One minute passed, then two. Jake stabilized the airspeed at 250 knots, max conserve. He scanned the instruments and resumed his visual search of the heavens.

“I’ve got him, CAG,” Toad said. “Looks like a hundred and twenty miles out. He’s headed southwest. Got the right squawk.” The squawk was the radar identification code. “He’s running about a mile or so above us.”

Jake flipped the secondary radio to the channel the E-2 Hawkeye used and listened to the crew report the airliner to the Combat Decision Center (CDC) aboard the carrier. He knew the radio transmissions merely backed up the data link that transmitted the Hawkeye’s radar picture for presentation on a scope in CDC. The watchstanders aboard ship would watch the airliner. If the course changed to come within fifty miles of the carrier, Jake’s flight or the flight in area Alpha would be vectored to intercept. They would close the airliner and check visually to ensure that it was what they thought and that it was alone. The fighters would stay well back out of view of the airliner’s cockpit and passenger windows and would follow until told to break off.

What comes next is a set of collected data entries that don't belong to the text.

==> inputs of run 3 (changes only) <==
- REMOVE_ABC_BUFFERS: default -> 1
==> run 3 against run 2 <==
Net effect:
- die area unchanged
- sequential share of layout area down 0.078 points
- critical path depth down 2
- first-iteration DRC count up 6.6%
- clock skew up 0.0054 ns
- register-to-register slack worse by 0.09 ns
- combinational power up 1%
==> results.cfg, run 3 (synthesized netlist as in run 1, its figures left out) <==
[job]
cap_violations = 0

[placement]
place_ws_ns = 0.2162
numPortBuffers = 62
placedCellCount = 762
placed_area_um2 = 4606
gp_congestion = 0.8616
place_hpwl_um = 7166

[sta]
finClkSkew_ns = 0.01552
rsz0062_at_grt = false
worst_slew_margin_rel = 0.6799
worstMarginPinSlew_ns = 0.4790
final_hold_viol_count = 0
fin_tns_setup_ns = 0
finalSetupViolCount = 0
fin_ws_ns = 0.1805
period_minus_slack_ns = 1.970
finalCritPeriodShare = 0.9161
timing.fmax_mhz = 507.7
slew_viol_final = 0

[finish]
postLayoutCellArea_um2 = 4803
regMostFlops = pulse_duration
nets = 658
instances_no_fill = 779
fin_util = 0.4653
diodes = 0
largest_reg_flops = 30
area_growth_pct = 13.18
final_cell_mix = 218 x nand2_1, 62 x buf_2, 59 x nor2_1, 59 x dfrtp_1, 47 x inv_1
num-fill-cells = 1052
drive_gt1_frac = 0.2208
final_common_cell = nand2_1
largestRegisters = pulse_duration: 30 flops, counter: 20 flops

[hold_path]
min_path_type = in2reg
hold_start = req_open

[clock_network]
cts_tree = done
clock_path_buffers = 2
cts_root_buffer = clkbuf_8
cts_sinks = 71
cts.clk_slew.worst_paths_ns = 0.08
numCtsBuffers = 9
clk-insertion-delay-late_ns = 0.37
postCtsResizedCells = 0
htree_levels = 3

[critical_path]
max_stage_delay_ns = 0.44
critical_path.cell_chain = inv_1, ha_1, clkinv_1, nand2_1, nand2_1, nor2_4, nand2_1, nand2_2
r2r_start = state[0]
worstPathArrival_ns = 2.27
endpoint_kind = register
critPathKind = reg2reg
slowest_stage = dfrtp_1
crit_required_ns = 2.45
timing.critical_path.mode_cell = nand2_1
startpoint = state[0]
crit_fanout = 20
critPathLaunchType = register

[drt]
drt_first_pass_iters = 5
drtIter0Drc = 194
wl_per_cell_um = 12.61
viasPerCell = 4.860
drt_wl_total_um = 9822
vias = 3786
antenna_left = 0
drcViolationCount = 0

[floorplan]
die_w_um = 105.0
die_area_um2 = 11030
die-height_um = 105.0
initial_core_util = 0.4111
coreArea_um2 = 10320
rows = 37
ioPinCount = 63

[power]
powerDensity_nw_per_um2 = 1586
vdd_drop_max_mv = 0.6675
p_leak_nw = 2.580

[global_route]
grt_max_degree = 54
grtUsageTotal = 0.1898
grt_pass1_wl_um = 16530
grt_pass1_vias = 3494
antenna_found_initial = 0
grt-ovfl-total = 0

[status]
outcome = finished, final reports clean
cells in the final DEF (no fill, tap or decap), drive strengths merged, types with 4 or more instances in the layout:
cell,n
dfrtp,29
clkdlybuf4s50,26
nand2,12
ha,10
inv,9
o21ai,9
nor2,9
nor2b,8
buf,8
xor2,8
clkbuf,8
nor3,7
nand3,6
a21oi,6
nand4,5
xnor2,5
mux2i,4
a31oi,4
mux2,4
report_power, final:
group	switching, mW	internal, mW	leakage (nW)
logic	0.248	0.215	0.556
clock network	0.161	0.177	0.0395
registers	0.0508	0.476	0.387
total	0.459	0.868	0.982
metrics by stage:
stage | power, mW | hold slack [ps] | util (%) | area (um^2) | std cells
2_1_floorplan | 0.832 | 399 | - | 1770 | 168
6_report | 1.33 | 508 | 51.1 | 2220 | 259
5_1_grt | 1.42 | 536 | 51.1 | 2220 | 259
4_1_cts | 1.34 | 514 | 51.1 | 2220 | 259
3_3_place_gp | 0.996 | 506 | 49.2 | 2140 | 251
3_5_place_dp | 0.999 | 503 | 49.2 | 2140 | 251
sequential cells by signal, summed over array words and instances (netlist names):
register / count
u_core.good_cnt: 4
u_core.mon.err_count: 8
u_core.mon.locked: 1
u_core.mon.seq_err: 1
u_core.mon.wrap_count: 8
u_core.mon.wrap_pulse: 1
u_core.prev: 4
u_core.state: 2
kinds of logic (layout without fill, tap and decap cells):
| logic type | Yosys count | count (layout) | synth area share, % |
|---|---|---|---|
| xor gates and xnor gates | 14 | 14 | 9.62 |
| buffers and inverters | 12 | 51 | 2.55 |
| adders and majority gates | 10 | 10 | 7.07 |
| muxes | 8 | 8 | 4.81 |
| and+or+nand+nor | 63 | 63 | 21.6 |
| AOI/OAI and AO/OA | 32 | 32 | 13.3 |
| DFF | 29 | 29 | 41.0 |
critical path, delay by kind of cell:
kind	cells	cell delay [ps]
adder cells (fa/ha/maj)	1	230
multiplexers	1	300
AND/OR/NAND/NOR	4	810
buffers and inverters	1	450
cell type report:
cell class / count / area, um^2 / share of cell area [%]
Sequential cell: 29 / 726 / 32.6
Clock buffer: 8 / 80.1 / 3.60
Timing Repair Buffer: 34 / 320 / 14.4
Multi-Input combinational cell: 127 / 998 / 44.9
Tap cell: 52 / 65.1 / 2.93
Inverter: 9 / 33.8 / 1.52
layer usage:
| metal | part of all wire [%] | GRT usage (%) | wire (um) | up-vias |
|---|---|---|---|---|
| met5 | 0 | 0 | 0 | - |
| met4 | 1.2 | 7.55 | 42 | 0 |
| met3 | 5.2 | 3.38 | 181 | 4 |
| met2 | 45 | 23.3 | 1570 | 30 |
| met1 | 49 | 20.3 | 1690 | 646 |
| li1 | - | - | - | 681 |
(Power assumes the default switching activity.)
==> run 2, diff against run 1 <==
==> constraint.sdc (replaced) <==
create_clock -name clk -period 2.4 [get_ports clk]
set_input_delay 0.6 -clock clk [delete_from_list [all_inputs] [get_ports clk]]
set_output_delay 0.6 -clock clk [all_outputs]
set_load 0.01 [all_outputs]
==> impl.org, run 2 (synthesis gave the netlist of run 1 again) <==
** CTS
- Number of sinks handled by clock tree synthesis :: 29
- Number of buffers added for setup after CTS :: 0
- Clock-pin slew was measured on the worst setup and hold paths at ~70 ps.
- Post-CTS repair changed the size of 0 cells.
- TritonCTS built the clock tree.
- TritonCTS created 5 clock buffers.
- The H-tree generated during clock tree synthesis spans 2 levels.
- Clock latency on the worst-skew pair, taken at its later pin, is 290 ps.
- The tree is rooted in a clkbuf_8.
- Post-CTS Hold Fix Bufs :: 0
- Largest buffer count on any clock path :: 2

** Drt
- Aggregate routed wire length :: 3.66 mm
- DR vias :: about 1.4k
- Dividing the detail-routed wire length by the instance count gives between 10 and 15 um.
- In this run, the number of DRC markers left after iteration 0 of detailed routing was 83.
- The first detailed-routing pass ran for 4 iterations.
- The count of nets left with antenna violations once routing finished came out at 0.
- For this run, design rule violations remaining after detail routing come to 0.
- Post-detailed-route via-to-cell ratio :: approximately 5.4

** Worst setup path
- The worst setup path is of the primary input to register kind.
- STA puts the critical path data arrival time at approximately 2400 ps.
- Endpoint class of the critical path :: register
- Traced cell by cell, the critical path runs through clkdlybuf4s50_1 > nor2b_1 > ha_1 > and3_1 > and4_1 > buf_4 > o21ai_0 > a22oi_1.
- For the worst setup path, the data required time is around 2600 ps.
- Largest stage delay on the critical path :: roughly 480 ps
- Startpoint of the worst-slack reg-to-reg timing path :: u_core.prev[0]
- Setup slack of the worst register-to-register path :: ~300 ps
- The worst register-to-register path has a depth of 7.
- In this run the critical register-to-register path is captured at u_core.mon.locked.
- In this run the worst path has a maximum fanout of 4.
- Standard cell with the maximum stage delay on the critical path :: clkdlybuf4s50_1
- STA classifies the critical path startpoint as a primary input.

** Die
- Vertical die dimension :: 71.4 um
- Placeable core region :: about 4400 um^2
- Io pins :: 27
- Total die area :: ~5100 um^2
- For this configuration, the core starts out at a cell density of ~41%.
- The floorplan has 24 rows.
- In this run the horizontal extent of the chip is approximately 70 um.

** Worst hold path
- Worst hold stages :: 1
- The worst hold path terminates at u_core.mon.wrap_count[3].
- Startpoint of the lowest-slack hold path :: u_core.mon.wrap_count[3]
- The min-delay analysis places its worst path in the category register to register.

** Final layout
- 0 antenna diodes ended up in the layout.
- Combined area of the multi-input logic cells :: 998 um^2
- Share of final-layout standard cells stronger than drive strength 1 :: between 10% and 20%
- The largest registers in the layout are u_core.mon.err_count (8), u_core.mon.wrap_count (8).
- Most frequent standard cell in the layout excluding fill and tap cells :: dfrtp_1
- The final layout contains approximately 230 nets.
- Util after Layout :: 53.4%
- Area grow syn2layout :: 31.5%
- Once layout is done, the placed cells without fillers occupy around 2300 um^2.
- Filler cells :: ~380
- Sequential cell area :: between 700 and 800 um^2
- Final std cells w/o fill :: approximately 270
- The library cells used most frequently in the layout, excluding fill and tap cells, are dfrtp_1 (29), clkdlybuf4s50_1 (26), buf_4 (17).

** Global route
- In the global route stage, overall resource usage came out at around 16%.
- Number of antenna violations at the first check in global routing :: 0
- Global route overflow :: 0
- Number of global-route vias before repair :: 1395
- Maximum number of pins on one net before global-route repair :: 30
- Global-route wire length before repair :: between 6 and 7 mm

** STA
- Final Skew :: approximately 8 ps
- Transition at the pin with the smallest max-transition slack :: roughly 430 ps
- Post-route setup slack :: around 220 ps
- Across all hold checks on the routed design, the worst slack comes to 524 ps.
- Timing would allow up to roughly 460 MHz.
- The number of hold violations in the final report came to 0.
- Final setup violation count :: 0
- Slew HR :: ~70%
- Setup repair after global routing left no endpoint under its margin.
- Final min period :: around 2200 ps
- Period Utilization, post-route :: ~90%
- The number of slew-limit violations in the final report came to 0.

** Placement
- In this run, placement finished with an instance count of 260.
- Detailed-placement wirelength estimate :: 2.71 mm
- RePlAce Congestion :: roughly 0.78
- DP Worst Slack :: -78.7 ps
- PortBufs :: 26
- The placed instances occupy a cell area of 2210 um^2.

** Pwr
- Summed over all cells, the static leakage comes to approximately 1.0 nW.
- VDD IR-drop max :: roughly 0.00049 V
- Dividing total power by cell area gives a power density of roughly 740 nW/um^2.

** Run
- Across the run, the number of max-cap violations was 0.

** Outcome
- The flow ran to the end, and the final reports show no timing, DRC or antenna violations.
==> config.mk <==
export PLATFORM = sky130hd
export DESIGN_NAME = edge_det_array_flat
export DESIGN_NICKNAME = d
export VERILOG_FILES = /design/src/rtl/edge_det_pkg.sv /design/src/rtl/edge_det_if.sv /design/src/rtl/edge_det_chan.sv /design/src/rtl/edge_det_array.sv /design/src/flat_wrapper.sv
export SDC_FILE = /design/constraint.sdc
export NUM_CORES = 1
export LEC_CHECK = 0
export CORE_ASPECT_RATIO = 0.7
export CORE_MARGIN = 2
export CORE_UTILIZATION = 46
export CTS_BUF_LIST = sky130_fd_sc_hd__clkbuf_2 sky130_fd_sc_hd__clkbuf_4 sky130_fd_sc_hd__clkbuf_8
export DETAILED_ROUTE_END_ITERATION = 16
export GPL_ROUTABILITY_DRIVEN = 0
export PLACE_DENSITY = 0.83
export REMOVE_ABC_BUFFERS = 1
export SETUP_SLACK_MARGIN = 0.15
export SYNTH_ARGS = -nofsm -noshare
export SYNTH_HDL_FRONTEND = slang
export SYNTH_SLANG_ARGS = --single-unit
==> constraint.sdc <==
create_clock -name clk -period 1.8 [get_ports clk]
set_clock_uncertainty 0.2 [all_clocks]
set_input_delay 0.45 -clock clk [delete_from_list [all_inputs] [get_ports clk]]
set_output_delay 0.45 -clock clk [all_outputs]
set_load 0.02 [all_outputs]
==> src/rtl/edge_det_pkg.sv <==
// ---------------------------------------------------------------------------
// edge_det_pkg
// Shared types and helpers for the edge detector array.
//   edge_mode_e : per-channel edge selection (off / rise / fall / both)
//   slice_lo()  : low bit index of channel ch in a packed per-channel bus
// ---------------------------------------------------------------------------
package edge_det_pkg;

    typedef enum logic [1:0] {
        EDGE_OFF  = 2'b00,
        EDGE_RISE = 2'b01,
        EDGE_FALL = 2'b10,
        EDGE_BOTH = 2'b11
    } edge_mode_e;

    function automatic int slice_lo(input int ch, input int width);
        return ch * width;
    endfunction

endpackage

==> src/rtl/edge_det_if.sv <==
// ---------------------------------------------------------------------------
// edge_det_if
// Bundles the per-channel control and status buses of edge_det_array.
//   din        : asynchronous level inputs, one bit per channel
//   mode       : 2 bits per channel, ch i at [2i+1:2i]
//   irq_en     : per-channel interrupt enable
//   status_clr : per-channel sticky status clear
//   cnt_clr    : per-channel edge counter clear
//   edge_p     : one-cycle pulse per qualified edge
//   status     : sticky edge-seen flags
//   edge_cnt   : CNT_W bits per channel, ch i at [CNT_W*(i+1)-1:CNT_W*i]
//   irq        : registered OR of enabled status bits
// master drives the controls, slave (the detector) drives the results.
// ---------------------------------------------------------------------------
interface edge_det_if #(
    parameter int N_CH  = 8,
    parameter int CNT_W = 8
);
    logic [N_CH-1:0]       din;
    logic [2*N_CH-1:0]     mode;
    logic [N_CH-1:0]       irq_en;
    logic [N_CH-1:0]       status_clr;
    logic [N_CH-1:0]       cnt_clr;
    logic [N_CH-1:0]       edge_p;
    logic [N_CH-1:0]       status;
    logic [N_CH*CNT_W-1:0] edge_cnt;
    logic                  irq;

    modport master (
        output din, mode, irq_en, status_clr, cnt_clr,
        input  edge_p, status, edge_cnt, irq
    );

    modport slave (
        input  din, mode, irq_en, status_clr, cnt_clr,
        output edge_p, status, edge_cnt, irq
    );
endinterface

==> src/rtl/edge_det_chan.sv <==
// ---------------------------------------------------------------------------
// edge_det_chan
// One channel: synchroniser, glitch filter, edge qualification, sticky status
// and saturating edge counter.
//   clk, srst_n   : clock, synchronous active-low reset
//   din           : asynchronous level input
//   mode          : edge selection for this channel
//   status_clr    : clears the sticky status (set wins over clear)
//   cnt_clr       : clears the counter (a coincident edge leaves it at 1)
//   edge_p        : registered one-cycle pulse per qualified edge
//   status        : sticky edge-seen flag
//   status_next   : next-state of status, used by the top-level irq register
//   edge_cnt      : saturating edge count
// ---------------------------------------------------------------------------
module edge_det_chan
    import edge_det_pkg::*;
#(
    parameter int SYNC_STAGES = 2,
    parameter int FILT_LEN    = 1,
    parameter int CNT_W       = 8
) (
    input  logic             clk,
    input  logic             srst_n,
    input  logic             din,
    input  edge_mode_e       mode,
    input  logic             status_clr,
    input  logic             cnt_clr,
    output logic             edge_p,
    output logic             status,
    output logic             status_next,
    output logic [CNT_W-1:0] edge_cnt
);

    localparam int                FCNT_W    = (FILT_LEN > 1) ? $clog2(FILT_LEN) : 1;
    localparam logic [FCNT_W-1:0] FCNT_LAST = FCNT_W'(FILT_LEN - 1);
    localparam logic [CNT_W-1:0]  CNT_MAX   = '1;

    logic [SYNC_STAGES-1:0] sync_q;
    logic                   filt;
    logic [FCNT_W-1:0]      fcnt;

    logic             sync;
    logic             accept;
    logic             rise;
    logic             fall;
    logic             edge_next;
    logic [CNT_W-1:0] cnt_next;

    // A new level is accepted once it has differed from filt for FILT_LEN
    // consecutive cycles; mode is only consulted at that moment, so a mode
    // change on its own can never produce an edge.
    always_comb begin
        sync        = sync_q[SYNC_STAGES-1];
        accept      = (sync != filt) && (fcnt == FCNT_LAST);
        rise        = accept & sync;
        fall        = accept & ~sync;
        edge_next   = (mode[0] & rise) | (mode[1] & fall);
        status_next = edge_next | (status & ~status_clr);

        cnt_next = edge_cnt;
        if (cnt_clr) begin
            cnt_next = edge_next ? CNT_W'(1) : '0;
        end else if (edge_next && (edge_cnt != CNT_MAX)) begin
            cnt_next = edge_cnt + CNT_W'(1);
        end
    end

    always_ff @(posedge clk) begin
        if (!srst_n) begin
            sync_q   <= '0;
            filt     <= 1'b0;
            fcnt     <= '0;
            edge_p   <= 1'b0;
            status   <= 1'b0;
            edge_cnt <= '0;
        end else begin
            sync_q <= {sync_q[SYNC_STAGES-2:0], din};

            // A bounce back to filt restarts the count without an event.
            if (sync == filt) begin
                fcnt <= '0;
            end else if (accept) begin
                filt <= sync;
                fcnt <= '0;
            end else begin
                fcnt <= fcnt + FCNT_W'(1);
            end

            edge_p   <= edge_next;
            status   <= status_next;
            edge_cnt <= cnt_next;
        end
    end

endmodule

==> src/rtl/edge_det_array.sv <==
// ---------------------------------------------------------------------------
// edge_det_array
// Multi-channel edge detector between the pad ring and the interrupt
// controller. Each channel is an independent edge_det_chan; irq is the
// registered OR of the enabled sticky status bits.
//   clk, srst_n : clock, synchronous active-low reset
//   bus         : edge_det_if slave port carrying all per-channel signals
// ---------------------------------------------------------------------------
module edge_det_array
    import edge_det_pkg::*;
#(
    parameter int N_CH        = 8,
    parameter int SYNC_STAGES = 2,
    parameter int FILT_LEN    = 1,
    parameter int CNT_W       = 8
) (
    input logic        clk,
    input logic        srst_n,
    edge_det_if.slave  bus
);

    logic [N_CH-1:0]       edge_p_v;
    logic [N_CH-1:0]       status_v;
    logic [N_CH-1:0]       status_next_v;
    logic [N_CH*CNT_W-1:0] cnt_v;
    logic                  irq_q;

    for (genvar i = 0; i < N_CH; i++) begin : g_chan
        edge_det_chan #(
            .SYNC_STAGES (SYNC_STAGES),
            .FILT_LEN    (FILT_LEN),
            .CNT_W       (CNT_W)
        ) u_chan (
            .clk         (clk),
            .srst_n      (srst_n),
            .din         (bus.din[i]),
            .mode        (edge_mode_e'(bus.mode[slice_lo(i, 2) +: 2])),
            .status_clr  (bus.status_clr[i]),
            .cnt_clr     (bus.cnt_clr[i]),
            .edge_p      (edge_p_v[i]),
            .status      (status_v[i]),
            .status_next (status_next_v[i]),
            .edge_cnt    (cnt_v[slice_lo(i, CNT_W) +: CNT_W])
        );
    end

    // Built from status_next so irq moves on the same edge as status itself.
    always_ff @(posedge clk) begin
        if (!srst_n) begin
            irq_q <= 1'b0;
        end else begin
            irq_q <= |(status_next_v & bus.irq_en);
        end
    end

    assign bus.edge_p   = edge_p_v;
    assign bus.status   = status_v;
    assign bus.edge_cnt = cnt_v;
    assign bus.irq      = irq_q;

endmodule

==> src/flat_wrapper.sv <==
// flat-port wrapper written by rule: the top's interface ports become plain ports
module edge_det_array_flat import edge_det_pkg::*;
#(
    parameter int N_CH        = 8,
    parameter int SYNC_STAGES = 2,
    parameter int FILT_LEN    = 1,
    parameter int CNT_W       = 8
)
  (clk, srst_n, bus_din, bus_mode, bus_irq_en, bus_status_clr, bus_cnt_clr, bus_edge_p, bus_status, bus_edge_cnt, bus_irq);
  edge_det_if #(.N_CH(N_CH), .CNT_W(CNT_W)) bus_i ();
  input logic clk;
  input logic srst_n;
  input wire logic [$bits(bus_i.din)-1:0] bus_din;
  input wire logic [$bits(bus_i.mode)-1:0] bus_mode;
  input wire logic [$bits(bus_i.irq_en)-1:0] bus_irq_en;
  input wire logic [$bits(bus_i.status_clr)-1:0] bus_status_clr;
  input wire logic [$bits(bus_i.cnt_clr)-1:0] bus_cnt_clr;
  output wire logic [$bits(bus_i.edge_p)-1:0] bus_edge_p;
  output wire logic [$bits(bus_i.status)-1:0] bus_status;
  output wire logic [$bits(bus_i.edge_cnt)-1:0] bus_edge_cnt;
  output wire logic [$bits(bus_i.irq)-1:0] bus_irq;
  assign bus_i.din = bus_din;
  assign bus_i.mode = bus_mode;
  assign bus_i.irq_en = bus_irq_en;
  assign bus_i.status_clr = bus_status_clr;
  assign bus_i.cnt_clr = bus_cnt_clr;
  assign bus_edge_p = bus_i.edge_p;
  assign bus_status = bus_i.status;
  assign bus_edge_cnt = bus_i.edge_cnt;
  assign bus_irq = bus_i.irq;
  edge_det_array #(.N_CH(N_CH), .SYNC_STAGES(SYNC_STAGES), .FILT_LEN(FILT_LEN), .CNT_W(CNT_W)) u_core (.clk(clk), .srst_n(srst_n), .bus(bus_i));
endmodule
==> flow_summary.toml <==
[outcome]
status = "complete, but fails checks"
violations = "setup timing"

[global_routing]
grt_pass1_wl_um = 26450
antenna_found_initial = 1
grt_pass1_vias = 5466
grt_max_degree = 17
grt_overflow_total = 0
grtUsageTotal = 0.2796

[floorplan]
io_pins = 131
num_rows = 32
initial_core_util = 0.4673
die_x_um = 129.9
core_um2 = 10930
die_area_um2 = 11980
fp.dieH_um = 92.16

[logic_synthesis]
seq_area_frac_synth = 0.4429
syn_area_um2 = 5107
synth_area_leaders = "dfxtp_1, a21oi_1, mux2i_1"
ys_seq_elements = 113
async_flop_share = 0
synth_top_cell_by_area = "dfxtp_1"
yosys.area.top_type_share = 0.4429
synth_enable_flop_cells = 0
yosysWarnings = 0
syn_area_per_cell_um2 = 9.286
ys.flop_type = "dfxtp_1"
ys_types = 58
netlist_instances = 550

[route]
via_per_inst = 5.914
first_pass_iters = 5
post_drt_wl_per_cell_um = 19.93
antenna_left = 0
dr.first_iter.drc_count = 399
route.detailed.drc = 0
vias = 5660
wl_um = 19070

[final_layout]
final_cell_mix = "buf_4, dfxtp_2, nand2_1"
ff_latch_area_um2 = 2451
drive_gt1_frac = 0.5522
diodes = 0
mostFrequentLayoutCell = "buf_4"
finalCoreUtilization = 0.7786
multiInputGateArea_um2 = 3517
area_growth_pct = 66.63
finalNetCount = 850
fill_cells = 704

[critical_path]
cp_data_required_time_ns = 1.96
path_class = "flop to flop"
slowest_delay_ns = 0.49
path_delay_family = "simple AND/OR/NAND/NOR gates"
worst_ep_arrival_time_ns = 1.98
cp_slowest_cell = "or4_4"
r2r_slack_ns = -0.02
cp-start-kind = "flop"
crit_fanout = 6
critical_path.cell_chain = "ha_4 > and3_4 > a22o_4 > or4_4 > a21oi_2"
path_buf_inv = 0
critPathCaptureType = "flop"

[cts]
cts_htree_levels = 4
clk_pin_slew_ns = 0.07
cts_made_buffers = 17
numClockSinks = 113
cts_buffer_depth = 2
clk_latency_ns = 0.43
hold_buffers = 0
cts_tree = "done"
clk_root_buffer_cell = "clkbuf_8"

[sta]
fin_crit_sh = 1.012
hold_violations = 0
whs_ns = 0.2285
setup_viol = 2
slew_viol_final = 0
setup_slack_ns = -0.02094
rsz0062_at_grt = "yes"
fmax_mhz = 549.2
fin_crit_ns = 1.821

[worst_hold_path]
min_path_type = "flop to flop"

[power_and_ir_drop]
leakagePower_nw = 3.430
power_density_nw_per_um2 = 601.3
vdd_ir_drop_max_mv = 0.4928

[place]
portBuffers = 130
place_hpwl_um = 10950
post-place-ws_ns = -0.4972

[run]
maxCapViolations = 0
## synth_stat cells (all sizes together), types with 2 or more instances
cell type	n
inv	16
a21oi	47
nor2b	5
nand4	7
and4	6
or2	8
nand4bb	7
nand3	20
and4bb	10
nor4	8
ha	8
clkbuf	8
or4bb	3
a22oi	4
or4	16
and2	21
a31oi	7
o2111ai	3
dfxtp	113
a41o	4
nand2b	13
xnor2	2
buf	17
or3	14
and3	8
mux2i	21
o32ai	2
a41oi	3
o31ai	17
nand2	42
nor3	4
nor2	33
a211oi	3
o21ai	22
o41ai	5
nand3b	5
o22ai	4
## cell type report
cell class | instances | share of cell area
clock buffers | 25 | 0.03675
clock inverters | 6 | 0.003822
inverters | 16 | 0.007498
multi-input cells | 403 | 0.4133
flip-flops and latches | 113 | 0.2880
well taps | 153 | 0.02249
repair buffers | 241 | 0.2282
## through the flow
step,std cells,cell area (um^2),power (mW),TNS [ns]
floorplan,532,4972,2.763,-0.4603
global placement,880,6965,3.000,-21.13
detailed placement,880,6965,3.013,-24.92
CTS,930,7646,5.091,-0.01754
global route,957,8511,5.263,-0.2267
finish,957,8511,5.118,-0.03637
## routing by layer
metal / global-route usage / vias up / wire length [um]
li1: - / 2535 / -
met3: 0.07643 / 65 / 1657
met4: 0.1165 / 2 / 517
met5: 0 / - / 13
met2: 0.4581 / 329 / 9283
met1: 0.3460 / 2729 / 7598
## worst register-to-register path, cell delays in order (launching register included)
cell and delay [ns]:
dfxtp_2 0.34, ha_4 0.16, and3_4 0.19, a22o_4 0.25, or4_4 0.49, a21oi_2 0.13
## state kept, by name (all words and copies together), names as in the netlist
name / count
u_core.g_chan.u_chan.status: 8
u_core.bus.irq: 1
u_core.g_chan.u_chan.edge_cnt: 64
u_core.g_chan.u_chan.edge_p: 8
u_core.g_chan.u_chan.sync_q: 16
u_core.g_chan.u_chan.filt: 8
u_core.g_chan.u_chan.fcnt: 8
## logic make-up after synthesis
family	after synthesis	synth area share
simple gates	232	0.2803
compound gates	131	0.1668
flops	113	0.4429
buf+inv	41	0.04336
mux	21	0.04116
fa+ha+maj	8	0.01960
xor+xnor	3	0.005145
other cells	1	0.0007342
## final timing paths
kind,cells past startpoint,startpoint,to
hold reg to reg,1,u_core.g_chan[7].u_chan.sync_q[0],u_core.g_chan[7].u_chan.sync_q[1]
setup reg to reg,5,u_core.g_chan[6].u_chan.edge_cnt[1],u_core.g_chan[6].u_chan.edge_cnt[7]
setup / recovery,5,u_core.g_chan[6].u_chan.edge_cnt[1],u_core.g_chan[6].u_chan.edge_cnt[7]
hold / removal,1,u_core.g_chan[7].u_chan.sync_q[0],u_core.g_chan[7].u_chan.sync_q[1]
## repair_timing
item,in CTS,in global routing
buffers inserted,19,26
endpoints found under the setup margin,138,108
pin swaps,59,43
gates resized for setup,512,192
gates cloned,0,1
## where the power goes
group	switching (mW)	internal (mW)	leakage [nW]
combinational	0.202	0.250	2.28
clock	1.01	1.12	0.186
sequential	0.0415	2.50	0.964
total	1.25	3.87	3.43
(Power assumes the default switching activity.)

Jake yawned and flashed his exterior lights. Then he turned north. Jelly Dolan followed obediently. In a few moments he turned east to permit Toad and Boomer to use their radars to scan the skies toward Lebanon. If any terrorists or fanatics attempted a night aerial strike on the carrier task group, it would more than likely come from the east.

“Nothing, CAG. The sky’s as clean as a virgin’s conscience.”

“How come you’re always talking about women, Toad?”

“Am I?” Feigned shock.

“After three months at sea, I’d think your hormones would have achieved a level of dormancy that allowed your mind to dwell on other subjects.”

“I’m always horny. That’s why they call me Toad. When are we going into port, anyway?”

“Whenever the admiral says.”

“Yessir. But have you got any idea when he might say it?”

“Soon, I hope.” Jake was very much aware of the toll the constant day-and-night flight operations had taken on the ship’s crew and the men of the air wing. He thought about the stresses of constant work, work, work on the men as he guided the Tomcat through the sky.

“We’re approaching the eastern edge of the area,” Toad reminded him.

Jake glanced toward Jelly. The wingman was not there.

“Jelly?”

He looked on the other side. The sky was empty there, too. He rolled the aircraft and looked down. Far below he saw a set of lights.

“Red Ace Two Oh Seven, do you read?”

Jake rolled on his back and pulled the nose down. “Strike, Red Ace Two Oh Five, I’m leaving altitude.” The nose came down twenty degrees and Jake pointed it at the lights. “Jelly, this is CAG. Do you read me, over?”

“He’s going down,” Toad informed him.

“Boomer, talk to me.” Jake had the throttles full forward: 450 knots, now 500, passing 21,000 feet descending. The aircraft below was in a gentle right turn, and Jake hastened to cut the turn short and intercept.

“Red Ace Two Oh Five, Strike. Say your problem.”

“My wingman is apparently in an uncontrolled descent and I can’t raise him on the radio. Am trying to rendezvous. Have you got an emergency squawk?”